VW, the Future & the End of “Conventional” Jobs
"In order to become a global provider of sustainable mobility, we are pressing ahead with future projects such as electromobility, digital connectivity and new mobility services, equipped with the necessary resolve and financing.”
"In order to become a global provider of sustainable mobility, we are pressing ahead with future projects such as electromobility, digital connectivity and new mobility services, equipped with the necessary resolve and financing. At the same time we are investing more selectively and are setting clear priorities. Volkswagen Group will refine its focus – also with regard to investments and development expenditures."
That was Matthias Müller, Chairman of the Board of Management of Volkswagen Aktiengesellschaft, after last week’s VW Supervisory Board meeting.
Note that he ticks the boxes for each of the prevailing areas of automotive interest:
· Digital connectivity
· Mobility services
If there is any more clear statement of how automotive OEMs just aren’t in the business of designing, engineering, producing and selling cars and trucks, I’ve yet to see it.
Now in the particular case of Volkswagen Group, which is still dealing with the financial and reputational repercussions of the diesel defeat device debacle, there is a need for it to pay particular attention to finances. When it is facing a $14.7-billion settlement in the U.S. alone, the company really has to watch where and how it invests.
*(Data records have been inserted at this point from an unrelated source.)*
[config.mk]
export PLATFORM = sky130hd
export DESIGN_NAME = bfs_mac
export DESIGN_NICKNAME = d
export VERILOG_FILES = /design/src/sv/bfs_pkg.sv /design/src/sv/bfs_mac.sv
export SDC_FILE = /design/constraint.sdc
export NUM_CORES = 2
export LEC_CHECK = 0
export ABC_AREA = 1
export BUFFER_PORTS_ARGS = -buffer_cell sky130_fd_sc_hd__buf_2
export CAP_MARGIN = 5
export CORE_MARGIN = 8
export CORE_UTILIZATION = 55
export DETAILED_ROUTE_END_ITERATION = 10
export GPL_ROUTABILITY_DRIVEN = 1
export HOLD_SLACK_MARGIN = 0.12
export PLACE_DENSITY = 0.73
export SETUP_SLACK_MARGIN = 0.15
export SLEW_MARGIN = 20
export SYNTH_ARGS = -nofsm -noshare
export SYNTH_HDL_FRONTEND = slang
export SYNTH_SLANG_ARGS = --single-unit
[constraint.sdc]
create_clock -name clk -period 12.4 [get_ports clk]
set_input_delay 3.72 -clock clk [delete_from_list [all_inputs] [get_ports clk]]
set_output_delay 3.72 -clock clk [all_outputs]
set_load 0.02 [all_outputs]
[src/sv/bfs_pkg.sv]
// shared types and constants for the binaural fir spatializer
`timescale 1ns / 1ps
`default_nettype none

package bfs_pkg;

  localparam int TAPS_DEF   = 32;
  localparam int HIST_DEF   = 64;
  localparam int XFADE_Q16  = 6554;
  localparam int SMOOTH_Q16 = 3277;
  localparam logic [15:0] GAIN_ONE = 16'd32767;

  typedef enum logic [1:0] {
    FUNC_SAMPLE = 2'd0,
    FUNC_XFADE  = 2'd1,
    FUNC_DIST   = 2'd2,
    FUNC_WRITE  = 2'd3
  } func_t;

  typedef enum logic [3:0] {
    S_IDLE,
    S_HWRITE,
    S_FIR,
    S_DRAIN,
    S_ROUND,
    S_XF_READ,
    S_XF_MUL,
    S_XF_WRITE,
    S_TAP_WRITE,
    S_DIST_MUL,
    S_DIST_UPD,
    S_DIV_START,
    S_DIV_WAIT
  } state_t;

  typedef enum logic [1:0] {
    MSEL_FIR,
    MSEL_SCALE,
    MSEL_XF,
    MSEL_DIST
  } mul_sel_t;

  typedef struct packed {
    logic acc_clr;
    logic acc_en;
  } mac_ctrl_t;

endpackage

`default_nettype wire

[src/sv/bfs_mac.sv]
// shared multiplier pair with accumulators
`timescale 1ns / 1ps
`default_nettype none

module bfs_mac
  import bfs_pkg::*;
#(
  parameter int ACC_W = 37,
  localparam int MUL_W = ACC_W + 18
) (
  input  wire logic                    clk,
  input  wire mac_ctrl_t               ctrl,
  input  wire logic signed [ACC_W-1:0] a_l,
  input  wire logic signed [17:0]      b_l,
  input  wire logic signed [ACC_W-1:0] a_r,
  input  wire logic signed [17:0]      b_r,
  output logic signed      [MUL_W-1:0] prod_l,
  output logic signed      [MUL_W-1:0] prod_r,
  output logic signed      [ACC_W-1:0] acc_l,
  output logic signed      [ACC_W-1:0] acc_r
);

  always_ff @(posedge clk) begin
    prod_l <= a_l * b_l;
    prod_r <= a_r * b_r;
    if (ctrl.acc_clr) begin
      acc_l <= '0;
      acc_r <= '0;
    end else if (ctrl.acc_en) begin
      acc_l <= acc_l + ACC_W'(prod_l);
      acc_r <= acc_r + ACC_W'(prod_r);
    end
  end

endmodule

`default_nettype wire

; Yosys cells after proc, flatten, opt, wreduce, memory -nomap -nowiden
; Index checks and enable logic that the tools add are counted.
[totals]
word_cells = 8
regBits = 184
out_inout_bits = 184
[classes]
add_sub_neg = 2
multipliers = 2
[ops]
columns = op, count
row1 = 37-bit by 18-bit multiplier with 55-bit output, 2
row2 = 37-bit adder, 2

; Longest topological paths before layout
[logic_depth]
word_depth = 1
mapped_depth = 29
ltp_nobuf = 27

; Worst setup path before layout
; No wires, ideal clock.
[synth_timing]
kind = in2reg
startpoint = input a_r[36]
endpoint = register prod_r[53]
setup_ns = 0.072
arrival_time_ns = 9.018
cell_stages = 24
path_slack_ns = 3.310
path_buffers = 2
cell_sequence = clkbuf_1 -> clkbuf_1 -> nand2_1 -> inv_1 -> fa_1 -> fa_1 -> ha_1 -> inv_1 -> fa_1 -> inv_1 -> fa_1 -> inv_1 -> fa_1 -> inv_1 -> ha_1 -> nand2_1 -> nor2_1 -> inv_2 -> nor2_1 -> nand2_1 -> nor3_1 -> nand2_1 -> nand3_1 -> xor2_1
[synth_between]
elab_chain_cells = 1
[synth_lines]
columns = element, line_no
row1 = from (decl), bfs_mac.sv:15  ; input wire logic signed [ACC_W-1:0] a_r,
row2 = 37-bit by 18-bit multiplier with 55-bit output, bfs_mac.sv:25  ; prod_r <= a_r * b_r;
row3 = to (signal assigned), bfs_mac.sv:25
row4 = to (decl), bfs_mac.sv:18  ; output logic signed [MUL_W-1:0] prod_r,
; Every way passes these cells.
; A chain may end at the register's enable or synchronous reset.

; Final worst setup path
[layout_timing]
startpoint = input b_r[3]
endpoint = register prod_r[30]
[layout_between]
elab_chain_cells = 1
[layout_lines]
columns = element, line_no
row1 = from (decl), bfs_mac.sv:16  ; input wire logic signed [17:0] b_r,
row2 = 37-bit by 18-bit multiplier with 55-bit output, bfs_mac.sv:25
; Every way passes these cells.

==> results.json <==
{
  "synth_nets": 9479,
  "layout_commonest_cell": "inv_1",
  "drive_above_1_share": 0.0569,
  "synth_ff_type": "dfxtp_1",
  "antenna_found_initial": 14,
  "post_cts_resized": 0,
  "cts_max_level": 4,
  "cts_sinks": 184,
  "tns_ps": 0,
  "drc": 0,
  "start_kind": "primary input",
  "path_class": "in -> reg",
  "reg2reg_from": "prod_r[0]$_DFF_P_",
  "cap_violations": 0,
  "crit_path_start": "b_r[3]",
  "area_growth_pct": 4.79,
  "overflow": 0,
  "synth.distinct_cells": 43,
  "arrival_ps": 10000,
  "outcome": "complete, no violations",
  "die_h_um": 340,
  "post_cts_buffers": 0,
  "fp.coreArea_sq_mm": 0.105,
  "synth.cell_area_sq_mm": 0.0579,
  "place_area_sq_mm": 0.0600,
  "place_congestion": 0.991,
  "dieArea_sq_mm": 0.116,
  "initial_core_util": 0.552,
  "whs_ps": 507,
  "ys_top_cells_by_area": "fa_1 44%, inv_1 15%, nand2_1 12%",
  "rows": 119,
  "insertion_delay_ps": 500,
  "wl_per_cell_um": 19.3,
  "async_flop_share": 0,
  "drt_iter0_markers": 4203,
  "max_freq_mhz": 104,
  "hold_buffers": 0,
  "holdCritStartpoint": "acc_r[36]$_SDFFE_PP0P_",
  "final_cell_mix": "2,268 x inv_1, 1,912 x nand2_1, 1,268 x fa_1, 542 x nor2_1, 334 x ha_1",
  "dpl.hpwl_mm": 144,
  "die_w_um": 340,
  "clockRootBuffer": "clkbuf_16",
  "worst_pin_slew_ps": 1120,
  "crit_fanout": 37,
  "fin_area_sq_mm": 0.0607,
  "fin_crit_sh": 0.775,
  "grt_pass1_vias": 51400,
  "yosysTopAreaCell": "fa_1",
  "clockBufferDepth": 2,
  "cts_buffers": 17,
  "fin_crit_ps": 9610,
  "pin_count": 297,
  "drv_slew": 0,
  "clk_pin_slew_ps": 80,
  "cp-end-kind": "flop",
  "synth_edf_count": 0,
  "numPortBuffers": 296,
  "ys_ff_latch": 184,
  "vias": 48900,
  "seq_area_frac_synth": 0.0636,
  "synthCells": 7764,
  "synth_top_area_frac": 0.438,
  "maxSlewHeadroom": 0.256,
  "wl_mm": 177,
  "setup_violations": 0,
  "grt_start_max_net_pins": 77,
  "final.setup_skew_ps": 21.2,
  "cp.required_ps": 12780,
  "dr.pass1.iters": 6,
  "grt_usage": 0.307,
  "ant_nets": 0,
  "syn_area_per_cell_sq_um": 7.46,
  "final_nets": 9489,
  "rsz0062_at_grt": "no",
  "grt_pass1_wl_mm": 282,
  "finalHoldViolations": 0,
  "holdCritPathClass": "reg -> reg",
  "ys_warn_count": 0,
  "cts_tree": "yes",
  "via_per_inst": 5.33
}
[state kept, by name, summed over array words and instances (netlist names)]
name    count
acc_l      37
acc_r      37
prod_l     55
prod_r     55
[stage by stage]
step | setup WS, ps | instances | util
floorplan | 3310 | 7764 | -
global placement | 2450 | 9146 | 0.573
detailed placement | 2340 | 9146 | 0.573
CTS | 2920 | 9178 | 0.579
global route | 2490 | 9180 | 0.579
finish | 2790 | 9186 | 0.579
[synthesized netlist by cell type (88+ instances only)]
library cell	n
a21oi_1	228
dfxtp_1	184
o21ai_0	134
inv_1	2268
clkbuf_1	221
nor2_1	542
fa_1	1268
nand3_1	150
xor2_1	88
nand2_1	1912
ha_1	334
buf_1	95
[critical path: stages]
cell	delay [ps]
buf_2	710
nand2_1	200
fa_1	600
inv_1	70
fa_1	540
inv_1	60
fa_1	500
inv_1	50
fa_1	470
fa_1	530
inv_1	50
fa_1	610
inv_1	80
ha_1	360
a21oi_1	330
o21ai_0	250
a21oi_1	220
o21ai_0	150
a21oi_1	260
xnor2_1	220
[logic make-up after synthesis]
kind of cell / share of synthesized area
compound gates: 0.0483
xor+xnor: 0.0212
fa+ha+maj: 0.511
buf+inv: 0.168
flops: 0.0636
simple gates: 0.188
[path summary, 6_finish.rpt]
kind | slack, ps | end | cells after the start
worst max-delay path | 2790 | prod_r[30]$_DFF_P_ | 20
worst max register to register | 9520 | acc_r[32]$_SDFFE_PP0P_ | 15
worst min register to register | 510 | acc_r[36]$_SDFFE_PP0P_ | 2
worst min-delay path | 510 | acc_r[36]$_SDFFE_PP0P_ | 2
[area by class of cell]
cell class	instances	area, sq um
repair buffers	307	1570
clock buffers	18	439
fillers	9929	44100
diodes	8	20.0
clock inverters	14	194
well taps	1391	1740
flip-flops and latches	184	3680
inverters	2280	8560
multi-input cells	4984	44500
[layer usage]
layer / part of all wire / GRT usage / wire length (um) / up-vias
li1: - / - / - / 22000
met2: 0.44 / 0.471 / 77400 / 2447
met1: 0.42 / 0.431 / 74600 / 24100
met4: 0.030 / 0.0881 / 5380 / 10
met3: 0.11 / 0.0785 / 20000 / 362
met5: 0.00032 / 0 / 57 / -
Power is not shown: default switching activity piles up to over one toggle a cycle in this logic, so the estimate is an artifact.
Achieving and maintaining profitability
Coincident with the Supervisory Board meeting last week there was a pact signed by the Board of Management and General Works Council of Volkswagen, focused on achieving and maintaining profitability.
Now here’s the telling part. According to a statement from the company, “Specifically, the pact for the future is to have a positive impact on earnings of €3.7 billion per year by 2020. Of this figure, the German facilities will account for €3.0 billion. Over the next few years, investments of about €3.5 billion in future-oriented areas of these facilities are planned. This will result in the creation of 9,000 jobs.”
Note well the term “future-oriented areas.”
That’s because the statement goes on to say: “On the other hand, there is to be a loss of up to 23,000 jobs in conventional areas in Germany, which will be accomplished in a socially compatible way.”
There’s always that “other hand.”
Which in this case means that “conventional” jobs—presumably that includes some of those that aren’t going to be pushing forward with electromobility, connectivity or mobility services—are going by the wayside.
Simple math has it: 23,000 minus 9,000 equals a whole of people who aren’t part of the future.